Hay un ejemplo todavía más complejo de comprender en el esquema del documental. La narrativa que se sitúa en la primera persona del singular –aunque por largos momentos la abandona para situarse en una neutralidad algo impostada- en el comienzo funciona como una introducción interesante a la fascinación personal por el universo astronómico. Pero al suprimir las referencias más precisas a esa primera persona, la deja sometida a un cuerpo que pierde relieve, que no asume características personales. El espectador sale de la sala sin saber quién es el relator de la historia, cuál es su nombre, su origen, el motivo por el cual está en la Argentina detrás de su propio sueño astronómico.

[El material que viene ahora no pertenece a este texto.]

<file path="config.mk">
export PLATFORM = sky130hd
export DESIGN_NAME = jdd_ram
export DESIGN_NICKNAME = d
export VERILOG_FILES = /design/src/sv/jdd_ram.sv
export SDC_FILE = /design/constraint.sdc
export NUM_CORES = 1
export LEC_CHECK = 0
export BUFFER_PORTS_ARGS = -buffer_cell sky130_fd_sc_hd__buf_2
export CELL_PAD_IN_SITES_DETAIL_PLACEMENT = 1
export CELL_PAD_IN_SITES_GLOBAL_PLACEMENT = 1
export CORE_ASPECT_RATIO = 0.7
export CORE_MARGIN = 5
export CORE_UTILIZATION = 37
export DETAILED_ROUTE_END_ITERATION = 6
export GPL_ROUTABILITY_DRIVEN = 0
export PLACE_DENSITY = 0.77
export SLEW_MARGIN = 5
export SYNTH_ARGS = -nofsm -noshare
export SYNTH_HDL_FRONTEND = slang
export SYNTH_SLANG_ARGS = --single-unit
</file>
<file path="constraint.sdc">
create_clock -name clk -period 1 [get_ports clk]
set_clock_uncertainty 0.15 [all_clocks]
set_input_delay 0.05 -clock clk [delete_from_list [all_inputs] [get_ports clk]]
set_output_delay 0.05 -clock clk [all_outputs]
set_load 0.01 [all_outputs]
</file>
<file path="src/sv/jdd_ram.sv">
`default_nettype none
module jdd_ram #(
	parameter int WIDTH = 8,
	parameter int DEPTH = 2
) (
	input  wire logic                     clk,
	input  wire logic                     we,
	input  wire logic [$clog2(DEPTH)-1:0] waddr,
	input  wire logic [WIDTH-1:0]         wdata,
	input  wire logic [$clog2(DEPTH)-1:0] raddr,
	output logic      [WIDTH-1:0]         rdata
);

	logic [WIDTH-1:0] mem_q [DEPTH];

	always_ff @(posedge clk) begin
		if (we) begin
			mem_q[waddr] <= wdata;
		end
		rdata <= mem_q[raddr];
	end

endmodule
`default_nettype wire

</file>
==> out/results.ini, run 1 <==
[worst_setup_path]
worst-r2r-setup-slack_ns=0.09
regToRegStartpoint=mem_q[0][2]$_DFFE_PP_
critical-path-max-stage-delay_ns=0.34
cp-start-kind=flip-flop
ff2ff_path_depth=1
cp.buffers_inverters=1
worstSetupPathType=reg -> out
path_cells=buf_6
crit_fanout=1
required_ns=0.80
r2r-end=rdata[2]$_DFF_P_
crit_path_top_delay_cell=dfxtp_2
crit_family=flip-flops
worstPathArrival_ns=0.75
endpoint_kind=output pin
cp_num_cells=1

[floorplanning]
start_util=0.376
dieArea_um2=3160
fp.dieH_um=48.5
core_um2=2080
die_x_um=65.0
row_count=14
pin_count=20

[grt]
grt_max_degree=14
grt_util_met1=0.0924
busiest_layer=met2
grt_use_total=0.0859
first_global_vias=427
grt_overflow=0
antenna_found_initial=0
use_met2=0.149
grt_util_met3=0.0440
grt_pass1_wl_um=1990

[logic_synthesis]
synth_edf_count=16
ys_types=6
synthArstFlopShare=0
ys.warnings.count=0
synthCells=35
yosysMostFrequentCell=edfxtp_1
ys_seq_elements=24
synth_commonest_cells=edfxtp_1, dfxtp_1, mux2_4
synth_area_leaders=edfxtp_1, dfxtp_1, mux2_4, buf_6, and2_1
synth_top_area_frac=0.612
synth_fp_nets=47
yosys.area.top_type=edfxtp_1
synth_ff_type=edfxtp_1
synth_area_um2=785
syn_area_per_cell_um2=22.4
yosysSeqAreaShare=0.817

[power]
p_sw_frac=0.194
power.switching_uw=337
power_frac_clock=0.236
comb_power_share=0.100
power_density_nw_per_um2=1700
power.internal_uw=1400
sequentialPowerShare=0.664
leakagePower_uw=0.000419
vdd.ir_drop.worst_v=0.000917

[clock_tree]
clk_pin_slew_ns=0.12
ctsHtreeMaxLevel=1
cts_sinks=24
cts_buffer_depth=2
tritoncts=done
clk_latency_ns=0.30
cts_made_buffers=3
root_buffer=clkbuf_4

[placed_design]
dp.cells=78
place_area_um2=906
io_buffers=19

[route]
drt_iter0_drc=2
wl_um=1130
first_pass_iters=3
viasPerCell=4.42
drc=0
antenna_left=0
wire_per_inst_um=12.6
via_count=398

[timing]
tightest_slew_ns=0.378
rsz0062_at_grt=yes
slew_violations=0
hold_viol=0
hold_ws_ns=0.0283
fmax_mhz=1050
setup_viol=0
final.period_utilization=0.949
slew_headroom=0.748
min_period_ns=0.949

[hold_path]
holdPathEnd=rdata[4]$_DFF_P_
worstHoldStart=raddr
whs_path_depth=2
min_path_type=in -> reg

[final_layout]
drive_above_1_share=0.485
syn2layout_area_growth_pct=30.0
nets=79
fin_util=0.489
fin_area_um2=1020
antennaDiodeCount=0
final_cell_count_no_fill=90

[job]
cap_violations=0

[run_status]
status=completed

==> cell families after synthesis <==
group                  count (synthesis)  synth area share
DFF                                   24             0.817
muxes                                  8             0.153
and+or+nand+nor                        2            0.0160
buffers and inverters                  1            0.0144
==> per-layer routing <==
metal	share of wire	wire (µm)
met1	0.37	422
met4	0	0
met2	0.54	608
met5	0	0
met3	0.088	99
==> power groups by stage <==
| stage | logic (µW) | registers, µW | clock network [µW] |
|---|---|---|---|
| finish | 173 | 1150 | 409 |
| global route | 190 | 1160 | 483 |
| CTS | 172 | 1150 | 437 |
| detailed placement | 149 | 1180 | 0 |
| global placement | 143 | 1170 | 0 |
| floorplan | 68.3 | 1190 | 0 |
==> how the worst max path moves through the flow <==
stage | to | slack, ns | from
final | rdata[6] | 0.05 | rdata[6]$_DFF_P_
after global routing | rdata[4] | -0.01 | rdata[4]$_DFF_P_
after CTS | rdata[6] | 0.02 | rdata[6]$_DFF_P_
after detailed placement | mem_q[1][2]$_DFFE_PP_ | 0.008 | waddr
after global placement | mem_q[1][0]$_DFFE_PP_ | 0.05 | waddr
after floorplan | mem_q[0][0]$_DFFE_PP_ | 0.007 | we
==> cells in the final DEF (no fill, tap or decap), drive strengths merged <==
| master | n |
|---|---|
| clkbuf | 4 |
| edfxtp | 16 |
| dfxtp | 8 |
| buf | 20 |
| and2 | 1 |
| nor2b | 1 |
| mux2 | 8 |
| dlygate4sd3 | 8 |
==> timing repair <==
action / in CTS / in global routing
buffers inserted: 0 / 0
endpoints found under the setup margin: 0 / 3
endpoints found under the hold margin: 16 / 0
hold buffers: 8 / 0
resized for setup: 0 / 2
==> flip-flops by register name, indices dropped and copies added, names as in the netlist <==
| register | flops |
|---|---|
| mem_q | 16 |
| rdata | 8 |
==> cell type report <==
class	count	area, µm²
clock buffers	4	26.3
fillers	200	1060
multi-input cells	10	133
flip-flops and latches	24	642
well taps	24	30.0
repair buffers	28	189
==> metrics by stage <==
stage / total power, µW / setup slack (ns) / TNS, ns
finish: 1740 / 0.0510 / 0
global route: 1840 / -0.0104 / -0.0192
CTS: 1760 / 0.0233 / 0
detailed placement: 1320 / 0.00779 / 0
global placement: 1320 / 0.0540 / 0
floorplan: 1260 / 0.00656 / 0
(Power assumes the default switching activity.)
==> run 2: changes to the inputs <==
--- a/config.mk
+++ b/config.mk
@@ -14,6 +14,8 @@
 export DETAILED_ROUTE_END_ITERATION = 6
 export GPL_ROUTABILITY_DRIVEN = 0
 export PLACE_DENSITY = 0.77
+export RECOVER_POWER = 50
+export SKIP_CTS_REPAIR_TIMING = 1
 export SLEW_MARGIN = 5
 export SYNTH_ARGS = -nofsm -noshare
 export SYNTH_HDL_FRONTEND = slang
==> out/results.ini, run 2 (synthesis results as in run 1) <==
[run_status]
status=completed

[worst_setup_path]
crit_fanout=1
cp-start-kind=flip-flop
critical-path-max-stage-delay_ns=0.34
endpoint_kind=output pin
cp.buffers_inverters=1
worstSetupPathType=reg -> out
required_ns=0.80
path_cells=buf_6
crit_family=flip-flops
worstPathArrival_ns=0.75
crit_path_top_delay_cell=dfxtp_2

[floorplanning]
die_x_um=65.0
core_um2=2080
pin_count=20
start_util=0.376
fp.dieH_um=48.5
row_count=14
dieArea_um2=3160

[route]
met3_length_um=99
top_layer_used=met3
wire_per_inst_um=12.6
wl_met1_um=424
wl_um=1130
antenna_left=0
dr_wl_met2_um=607
drc=0
first_pass_iters=3
drt_iter0_drc=1
via_count=401
viasPerCell=4.46

[final_layout]
syn2layout_area_growth_pct=29.5
final_common_cell=buf_2
layout_common_cells=buf_2, edfxtp_1, mux2_4, dlygate4sd3_1, dfxtp_1
drive_above_1_share=0.470
antennaDiodeCount=0
largest_register_ffs=16
fin_util=0.487
regMostFlops=mem_q
reg_top3=mem_q (16), rdata (8)
nets=79

[grt]
grt_max_degree=14
antenna_found_initial=0
grt_use_total=0.0771
grt_overflow=0
first_global_vias=375
grt_pass1_wl_um=1770

[clock_tree]
clk_pin_slew_ns=0.12
ctsHtreeMaxLevel=1
tritoncts=done
cts_made_buffers=3
cts_sinks=24
cts_buffer_depth=2
root_buffer=clkbuf_4
clk_latency_ns=0.30

[timing]
tns_ns=0
fmax_mhz=1050
setup_viol=0
rsz0062_at_grt=yes
slew_headroom=0.639
slew_violations=0
min_period_ns=0.949
final.period_utilization=0.949
hold_ws_ns=0.0284
tightest_slew_ns=0.541
hold_viol=0

[job]
cap_violations=0

[placed_design]
io_buffers=19

[power]
power_density_nw_per_um2=1710
vdd.ir_drop.worst_v=0.000917
leakagePower_uw=0.000414

[hold_path]
min_path_type=in -> reg

## run 2: per-layer routing
metal / vias to the layer above / track usage
li1: 194 / -
met1: 193 / 0.0880
met2: 14 / 0.124
met3: 0 / 0.0440
met4: 0 / 0.0207
met5: - / 0
## run 2: worst paths after layout
path	from	end	depth (start not counted)	slack, ns
setup / recovery	rdata[6]$_DFF_P_	rdata[6]	1	0.05
setup reg to reg	mem_q[0][2]$_DFFE_PP_	rdata[2]$_DFF_P_	1	0.09
hold / removal	raddr	rdata[4]$_DFF_P_	2	0.03
hold reg to reg	mem_q[1][5]$_DFFE_PP_	rdata[5]$_DFF_P_	1	0.34
## run 2: metrics by stage
stage                     setup WS (ns)  area [µm²]  std cells  total power [µW]
final                            0.0511        1020         90              1730
after global routing            -0.0104        1020         90              1830
after CTS                        0.0233         932         82              1740
after detailed placement        0.00779         906         78              1320
after global placement           0.0540         906         78              1320
after floorplan                 0.00656         785         35              1260
## run 2: power by group
group | switching, µW | leakage [µW] | internal (µW) | total, µW
Combinational | 66.8 | 0.000181 | 104 | 171
Sequential | 16.7 | 0.000218 | 1140 | 1150
Clock | 254 | 0.0000150 | 155 | 409
## run 2: layout make-up
type                            count  area, µm²
Fill cell                         199       1070
Multi-Input combinational cell     10        133
Clock buffer                        4       26.3
Timing Repair Buffer               28        185
Tap cell                           24       30.0
Sequential cell                    24        642
==> run 3: changes to the inputs <==
--- a/config.mk
+++ b/config.mk
@@ -7,16 +7,15 @@
 export LEC_CHECK = 0
 export BUFFER_PORTS_ARGS = -buffer_cell sky130_fd_sc_hd__buf_2
 export CELL_PAD_IN_SITES_DETAIL_PLACEMENT = 1
-export CELL_PAD_IN_SITES_GLOBAL_PLACEMENT = 1
+export CELL_PAD_IN_SITES_GLOBAL_PLACEMENT = 2
 export CORE_ASPECT_RATIO = 0.7
 export CORE_MARGIN = 5
-export CORE_UTILIZATION = 37
+export CORE_UTILIZATION = 32
 export DETAILED_ROUTE_END_ITERATION = 6
 export GPL_ROUTABILITY_DRIVEN = 0
 export PLACE_DENSITY = 0.77
 export RECOVER_POWER = 50
 export SKIP_CTS_REPAIR_TIMING = 1
-export SLEW_MARGIN = 5
 export SYNTH_ARGS = -nofsm -noshare
 export SYNTH_HDL_FRONTEND = slang
 export SYNTH_SLANG_ARGS = --single-unit
==> out/results.ini, run 3 (synthesis results as in run 1) <==
[final_layout]
layout_common_cells=edfxtp_1, buf_2, mux2_4, dlygate4sd3_1, dfxtp_1
antennaDiodeCount=0
fillers=269
regMostFlops=mem_q
drive_above_1_share=0.448
reg_top3=mem_q (16), rdata (8)
nets=80
fin_area_um2=1050
syn2layout_area_growth_pct=33.3
final_cell_count_no_fill=101
final_common_cell=edfxtp_1
largest_register_ffs=16

[grt]
grt_pass1_wl_um=1690
grt_overflow=0
grt_use_total=0.0644
grt_max_degree=14
antenna_found_initial=0
first_global_vias=418

[timing]
hold_ws_ns=0.0217
tightest_slew_ns=0.489
slew_headroom=0.674
min_period_ns=0.951
setup_viol=0
fmax_mhz=1050
final.period_utilization=0.951
tns_ns=0
hold_viol=0
rsz0062_at_grt=no
slew_violations=0

[clock_tree]
clk_pin_slew_ns=0.12
root_buffer=clkbuf_4
cts_sinks=24
clk_latency_ns=0.29
cts_buffer_depth=2
tritoncts=done
cts_made_buffers=3
ctsHtreeMaxLevel=1

[route]
viasPerCell=3.89
wire_per_inst_um=11.1
drc=0
wl_um=1120
antenna_left=0
first_pass_iters=2
via_count=393
drt_iter0_drc=6

[power]
vdd.ir_drop.worst_v=0.00105
p_sw_frac=0.189
power.switching_uw=341
power_density_nw_per_um2=1730
p_total_uw=1810
power_frac_clock=0.265
power.internal_uw=1470
leakagePower_uw=0.000415
sequentialPowerShare=0.639
comb_power_share=0.096

[worst_setup_path]
cp.buffers_inverters=1
crit_path_top_delay_cell=dfxtp_2
worstSetupPathType=reg -> out
cp-start-kind=flip-flop
crit_fanout=1
endpoint_kind=output pin
path_cells=buf_6
crit_family=flip-flops
required_ns=0.80
critical-path-max-stage-delay_ns=0.34
worst-r2r-setup-slack_ns=0.10
worstPathArrival_ns=0.75

[placed_design]
io_buffers=19
dp.cells=89
dp_hpwl_um=812
place_area_um2=938

[floorplanning]
die_x_um=69.2
start_util=0.327
fp.dieH_um=51.4
pin_count=20
core_um2=2400
row_count=15
dieArea_um2=3560

[run_status]
status=completed

[hold_path]
min_path_type=in -> reg

[job]
cap_violations=0

## run 3: cell types whose count changed in the layout (fill, tap and decap cells not counted), sizes merged
cell / previous run / this run
clkbuf: 5 / 9
buf: 19 / 16
## run 3: stage by stage
| stage | utilization | setup WS [ns] |
|---|---|---|
| floorplan | - | 0.00656 |
| global placement | 0.391 | 0.108 |
| detailed placement | 0.391 | 0.0887 |
| CTS | 0.406 | 0.0188 |
| global route | 0.435 | 0.00815 |
| finish | 0.435 | 0.0495 |
## run 3: metal layers
| metal | GRT usage | wire (µm) |
|---|---|---|
| met1 | 0.0562 | 420 |
| met2 | 0.127 | 610 |
| met3 | 0.0472 | 87 |
| met4 | 0 | 0 |
| met5 | 0 | 0 |
## run 3: power by group through the flow
stage               Combinational, µW  Clock (µW)  Sequential (µW)
finish                            173         478             1160
global route                      189         547             1160
CTS                               156         506             1150
detailed placement                156           0             1180
global placement                  152           0             1170
floorplan                        68.3           0             1190
## run 3: final cells by class
cell class,instances,area [µm²],share of cell area
Multi-Input combinational cell,10,133,0.127
Tap cell,34,42.5,0.0407
Timing Repair Buffer,29,191,0.183
Clock buffer,4,36.3,0.0347
Sequential cell,24,643,0.615
## run 3: worst paths after layout
path | end | startpoint | depth (start not counted)
min reg2reg | rdata[5]$_DFF_P_ | mem_q[1][5]$_DFFE_PP_ | 1
min | rdata[4]$_DFF_P_ | raddr | 2
max reg2reg | rdata[6]$_DFF_P_ | mem_q[0][6]$_DFFE_PP_ | 1
max | rdata[5] | rdata[5]$_DFF_P_ | 1
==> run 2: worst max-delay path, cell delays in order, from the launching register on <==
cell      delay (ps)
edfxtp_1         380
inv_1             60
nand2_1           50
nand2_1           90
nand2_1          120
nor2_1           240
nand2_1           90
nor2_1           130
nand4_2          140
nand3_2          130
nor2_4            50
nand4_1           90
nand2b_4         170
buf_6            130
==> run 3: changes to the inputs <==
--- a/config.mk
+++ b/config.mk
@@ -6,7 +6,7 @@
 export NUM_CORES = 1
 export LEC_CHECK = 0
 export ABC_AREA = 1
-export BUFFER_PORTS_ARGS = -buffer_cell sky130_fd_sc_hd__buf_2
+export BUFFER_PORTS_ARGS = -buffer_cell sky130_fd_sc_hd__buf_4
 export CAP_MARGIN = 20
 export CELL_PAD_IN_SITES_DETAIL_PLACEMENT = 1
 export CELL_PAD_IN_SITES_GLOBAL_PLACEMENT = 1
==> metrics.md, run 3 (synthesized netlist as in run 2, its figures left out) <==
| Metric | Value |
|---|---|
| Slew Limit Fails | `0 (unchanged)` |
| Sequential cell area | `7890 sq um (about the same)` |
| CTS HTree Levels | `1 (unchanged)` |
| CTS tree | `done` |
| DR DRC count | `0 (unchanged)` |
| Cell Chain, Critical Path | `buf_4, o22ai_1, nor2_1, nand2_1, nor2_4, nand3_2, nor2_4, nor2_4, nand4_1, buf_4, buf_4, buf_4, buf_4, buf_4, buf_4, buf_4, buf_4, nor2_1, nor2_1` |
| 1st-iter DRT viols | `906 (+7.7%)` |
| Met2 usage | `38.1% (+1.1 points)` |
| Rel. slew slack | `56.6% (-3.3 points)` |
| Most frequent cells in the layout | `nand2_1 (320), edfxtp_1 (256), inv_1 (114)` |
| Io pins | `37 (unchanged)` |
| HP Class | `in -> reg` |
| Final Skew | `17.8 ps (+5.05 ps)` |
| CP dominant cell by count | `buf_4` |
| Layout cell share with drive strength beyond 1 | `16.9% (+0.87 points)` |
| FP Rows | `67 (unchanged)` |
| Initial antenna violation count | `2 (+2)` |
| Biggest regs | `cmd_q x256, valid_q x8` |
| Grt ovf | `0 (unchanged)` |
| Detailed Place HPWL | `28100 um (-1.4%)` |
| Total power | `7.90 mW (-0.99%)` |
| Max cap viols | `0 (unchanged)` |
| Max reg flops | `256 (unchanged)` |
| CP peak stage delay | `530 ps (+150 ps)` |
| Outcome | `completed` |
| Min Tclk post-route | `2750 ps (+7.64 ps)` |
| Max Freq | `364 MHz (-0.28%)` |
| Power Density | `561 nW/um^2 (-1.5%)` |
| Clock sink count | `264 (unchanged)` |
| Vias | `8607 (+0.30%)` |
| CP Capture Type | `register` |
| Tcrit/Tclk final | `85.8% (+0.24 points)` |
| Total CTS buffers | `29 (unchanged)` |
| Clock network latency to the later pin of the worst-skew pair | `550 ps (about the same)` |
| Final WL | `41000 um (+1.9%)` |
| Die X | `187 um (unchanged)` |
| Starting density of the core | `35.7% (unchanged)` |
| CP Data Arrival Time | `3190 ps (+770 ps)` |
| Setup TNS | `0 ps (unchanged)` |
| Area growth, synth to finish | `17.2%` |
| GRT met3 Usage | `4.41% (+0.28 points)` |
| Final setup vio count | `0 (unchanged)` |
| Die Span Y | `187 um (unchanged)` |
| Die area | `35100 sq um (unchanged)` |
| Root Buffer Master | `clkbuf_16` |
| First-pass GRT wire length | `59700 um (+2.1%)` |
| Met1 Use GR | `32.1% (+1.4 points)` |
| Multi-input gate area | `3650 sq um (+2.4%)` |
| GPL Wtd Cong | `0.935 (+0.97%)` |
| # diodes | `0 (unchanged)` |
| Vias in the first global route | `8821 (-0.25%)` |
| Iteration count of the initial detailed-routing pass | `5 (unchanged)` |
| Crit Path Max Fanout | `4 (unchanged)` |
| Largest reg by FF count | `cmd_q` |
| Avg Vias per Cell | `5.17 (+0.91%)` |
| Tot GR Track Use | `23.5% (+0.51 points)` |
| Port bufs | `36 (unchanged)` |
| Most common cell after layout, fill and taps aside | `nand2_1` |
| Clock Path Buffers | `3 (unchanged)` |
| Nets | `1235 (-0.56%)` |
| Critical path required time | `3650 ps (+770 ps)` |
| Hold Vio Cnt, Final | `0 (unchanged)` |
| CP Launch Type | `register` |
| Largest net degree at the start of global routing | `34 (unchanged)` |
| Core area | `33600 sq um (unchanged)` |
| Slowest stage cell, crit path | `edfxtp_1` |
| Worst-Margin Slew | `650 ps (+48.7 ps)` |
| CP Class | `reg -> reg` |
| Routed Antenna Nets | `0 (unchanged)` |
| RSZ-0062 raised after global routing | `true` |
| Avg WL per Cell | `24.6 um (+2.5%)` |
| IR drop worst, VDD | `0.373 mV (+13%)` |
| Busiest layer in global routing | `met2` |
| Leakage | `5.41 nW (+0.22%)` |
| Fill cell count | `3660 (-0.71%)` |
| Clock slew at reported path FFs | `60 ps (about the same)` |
### src/hdl/tsop_pkg.sv
// Package for the TCP SYN option parser: widths, option kinds, register
// indexes, parse phase and result types. No dependencies.
`default_nettype none

package tsop_pkg;

   localparam int unsigned ByteW = 8;
   localparam int unsigned MssW  = 16;
   localparam int unsigned CsrIndexW = 1;

   // Option kinds
   localparam logic [ByteW-1:0] KIND_END    = 8'd0;
   localparam logic [ByteW-1:0] KIND_NOP    = 8'd1;
   localparam logic [ByteW-1:0] KIND_MSS    = 8'd2;
   localparam logic [ByteW-1:0] KIND_WSCALE = 8'd3;

   // Smallest legal record length (kind + length bytes)
   localparam logic [ByteW-1:0] MIN_REC_LEN = 8'd2;

   // Register indexes
   localparam logic [CsrIndexW-1:0] CSR_LOCAL_MSS        = 1'd0;
   localparam logic [CsrIndexW-1:0] CSR_DEFAULT_PEER_MSS = 1'd1;

   localparam logic [MssW-1:0] LOCAL_MSS_RESET        = 16'd1460;
   localparam logic [MssW-1:0] DEFAULT_PEER_MSS_RESET = 16'd536;

   typedef enum logic [1:0] {
      PH_KIND  = 2'd0,
      PH_LEN   = 2'd1,
      PH_VALUE = 2'd2,
      PH_STOP  = 2'd3
   } phase_type;

   // Value bytes seen, saturating: 0, 1, or two and more
   typedef logic [1:0] seen_type;
   localparam seen_type SEEN_NONE = 2'd0;
   localparam seen_type SEEN_ONE  = 2'd1;
   localparam seen_type SEEN_TWO  = 2'd2;

   typedef struct packed {
      logic [MssW-1:0]  peer_mss;
      logic             mss_found;
      logic [ByteW-1:0] window_shift;
      logic             shift_found;
      logic [MssW-1:0]  reply_mss;
   } result_type;

endpackage

`default_nettype wire

### src/hdl/tsop_if.sv
// Request and response channel interfaces of the TCP SYN option parser.
// Depends on tsop_pkg.
`default_nettype none

interface tsop_req_if import tsop_pkg::*; ();
   logic             valid;
   logic             ready;
   logic [ByteW-1:0] option_byte;
   logic             last_byte;

   modport source (output valid, output option_byte, output last_byte, input ready);
   modport sink   (input valid, input option_byte, input last_byte, output ready);
endinterface
[config.mk]
export PLATFORM = sky130hd
export DESIGN_NAME = gregorian_date_difference
export DESIGN_NICKNAME = d
export VERILOG_FILES = /design/src/rtl/gdd_pkg.sv /design/src/rtl/gdd_ctrl.sv /design/src/rtl/gdd_datapath.sv /design/src/rtl/gregorian_date_difference.sv
export SDC_FILE = /design/constraint.sdc
export NUM_CORES = 1
export LEC_CHECK = 0
export ABC_AREA = 1
export BUFFER_PORTS_ARGS = -buffer_cell sky130_fd_sc_hd__buf_4
export CAP_MARGIN = 10
export CORE_ASPECT_RATIO = 1.75
export CORE_MARGIN = 4
export CORE_UTILIZATION = 55
export CTS_BUF_LIST = sky130_fd_sc_hd__clkbuf_8
export CTS_CLUSTER_DIAMETER = 80
export DETAILED_ROUTE_END_ITERATION = 10
export PLACE_DENSITY_LB_ADDON = 0.1
export SLEW_MARGIN = 20
export SYNTH_ARGS = -nofsm -noshare
export SYNTH_HDL_FRONTEND = slang
export SYNTH_SLANG_ARGS = --single-unit
[constraint.sdc]
create_clock -name clock -period 13.65 [get_ports clock]
set_input_delay 0.6825 -clock clock [delete_from_list [all_inputs] [get_ports clock]]
set_output_delay 0.6825 -clock clock [all_outputs]
set_load 0.05 [all_outputs]
$ cat src/hdl/sds_pkg.sv
`timescale 1ns / 1ps
`default_nettype none
// ----------------------------------------------------------------------------
// Sparse-to-dense scatter package
// Sizes, codes and shared types for the scatter engine and its lanes.
// ----------------------------------------------------------------------------
package sds_pkg;

    localparam int STORE_DEPTH = 4096;
    localparam int ADDR_W      = $clog2(STORE_DEPTH);
    localparam int MAX_RANK    = 4;
    localparam int NUM_DIMS    = 4;
    localparam int DIM_IDX_W   = $clog2(NUM_DIMS);
    localparam int LANES       = (MAX_RANK < NUM_DIMS) ? MAX_RANK : NUM_DIMS;
    localparam int LIDX_W      = (LANES > 1) ? $clog2(LANES) : 1;
    localparam int RANK_W      = 3;
    localparam int DIM_W       = 13;
    localparam int DATA_W      = 32;
    localparam int COORD_W     = 32;
    localparam int CNT_W       = ADDR_W + 1;
    localparam int CFG_IDX_W   = 3;
    localparam int STAT_W      = 2;
    localparam int OP_W        = 2;

    // saturated product value, one above the store depth
    localparam logic [CNT_W-1:0] SHAPE_SAT = CNT_W'(STORE_DEPTH + 1);

    localparam logic [CFG_IDX_W-1:0] CFG_RANK    = 3'd0;
    localparam logic [CFG_IDX_W-1:0] CFG_DIM_0   = 3'd1;
    localparam logic [CFG_IDX_W-1:0] CFG_DIM_3   = 3'd4;
    localparam logic [CFG_IDX_W-1:0] CFG_DEFAULT = 3'd5;

    typedef enum logic [OP_W-1:0] {
        OP_CLEAR   = 2'd0,
        OP_SCATTER = 2'd1,
        OP_READ    = 2'd2,
        OP_NONE    = 2'd3
    } t_op;

    typedef enum logic [STAT_W-1:0] {
        ST_OK    = 2'd0,
        ST_BOUND = 2'd1,
        ST_SHAPE = 2'd2,
        ST_SKIP  = 2'd3
    } t_status;

    typedef enum logic [3:0] {
        S_IDLE,
        S_SHAPE,
        S_LANE,
        S_MERGE,
        S_WRITE,
        S_FILL,
        S_READ,
        S_RDATA,
        S_OUT
    } t_state;

    typedef struct packed {
        logic               en;
        logic [COORD_W-1:0] coord;
        logic [DIM_W-1:0]   dim;
        logic [CNT_W-1:0]   stride;
    } t_lane_req;

    typedef struct packed {
        logic              inb;
        logic [ADDR_W-1:0] term;
    } t_lane_res;

    typedef struct packed {
        logic              ok;
        logic [ADDR_W-1:0] addr;
    } t_merge_res;

endpackage
`default_nettype wire

$ cat src/hdl/sds_merge.sv
`timescale 1ns / 1ps
`default_nettype none
// ----------------------------------------------------------------------------
// Scatter lane merge
// Sum of the lane terms into the linear address and the joint bound flag.
// ----------------------------------------------------------------------------
module sds_merge
    import sds_pkg::*;
(
    input  wire logic      i_clk,
    input  wire t_lane_res i_lane [LANES],
    output t_merge_res     o_res
);

    t_merge_res r_res;
    t_merge_res w_sum;

    always_comb begin
        w_sum = '{ok: 1'b1, addr: '0};
        for (int i = 0; i < LANES; i++) begin
            w_sum.ok   = w_sum.ok && i_lane[i].inb;
            w_sum.addr = w_sum.addr + i_lane[i].term;
        end
    end

    always_ff @(posedge i_clk) begin
        r_res <= w_sum;
    end

    assign o_res = r_res;

endmodule
`default_nettype wire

Allí es donde entramos en un problema de pertenencia.

Un documental puede no requerir la explicitación de los detalles, pero sí debe brindar al espectador las herramientas mínimas para comprenderlo –y allí está, partiendo de un punto similar, el notable Nostalgia de la luz de Patricio Guzmán-. La ausencia de nombres propios y de entrevistas a quienes trabajan en los observatorios dejan en cierta orfandad al espectador que el documental no puede o no quiere resolver. La sensación de que el proyecto nació dirigido a otro público –al especialista o al interesado o a los propios miembros de la comunidad astrofísica- se empieza a manifestar en esos detalles. En ese punto, es posible detectar que esa disociación que existe entre narración en off e imagen es la misma que existe entre el público al que aparentemente estaba destinado y el que podría presenciar la película como un documental más en una sala de cine. Hay, entre uno y otro, un espacio vacío, abandonado, como si se hubiera pensado en la falta de la necesidad de generar nexos entre ellos.

De allí se deriva la sensación de que no es la sala de cine tradicional el espacio que debería albergar un proyecto como éste. El uso reiterado del timelapse, la recurrencia a lentes de 360°, el punto central en el que se sitúa casi indefectiblemente la cámara, están sugiriendo que la intención original es la de la inmersión del espectador en la imagen. Hace unos años, el director del documental había dirigido Belisario, el pequeño gran héroe del cosmos, que se proyectó, entre otros sitios similares, en la sala del Planetario de la Ciudad de La Plata. Es ese ámbito el que parecía más adecuado para una realización como El camino eterno y no solo porque ese Planetario sea uno de los productores, sino porque lo que vemos responde antes a ese formato circular e inmersivo antes que al plano de la pantalla tradicional.

El otro elemento que asoma como problema de pertenencia es el formato elegido. La forma de presentar las imágenes, la formalidad y neutralidad de informativo que asume la mayor parte del tiempo la voz en off, la prosa alambicada, remiten antes al modelo tradicional de documental televisivo –es inevitable comparar esa voz, por ejemplo con la de los documentales narrados por Ernesto Frith de las décadas de los 80/90- que al cinematográfico, en tanto termina desistiendo de la narración a partir de las imágenes para centrarse en la oralidad que lo explicita todo. En el mejor de los casos, El camino eterno podría ser entendido como un buen documental institucional, pero los espacios de circulación de ese tipo de trabajos no son las salas comerciales, donde terminan destacándose más sus problemas que sus potenciales virtudes.

Calificación: 5/10

El camino eterno (Argentina, 2022). Dirección: Hernán Moyano. Guion: Pablo Santamaría, Hernán Moyano. Fotografía: Hernán Moyano. Producción general: Cintia Peri, Pablo Santamaría. Producción ejecutiva: Martín Schwartz, Diego Bagú, Alicia Cruzado. Timelapses y astrofotografía: Sergio Montúfar Codoñer. Asesores científicos y técnico: Cintia Peri, Andrea Torres, Martín Schwartz. Música original: Sebastián Fretes, Pablo Sala. Narración: Ricardo Alanis. Elenco: Sergio Montúfar Codoñer. Duración: 71 minutos.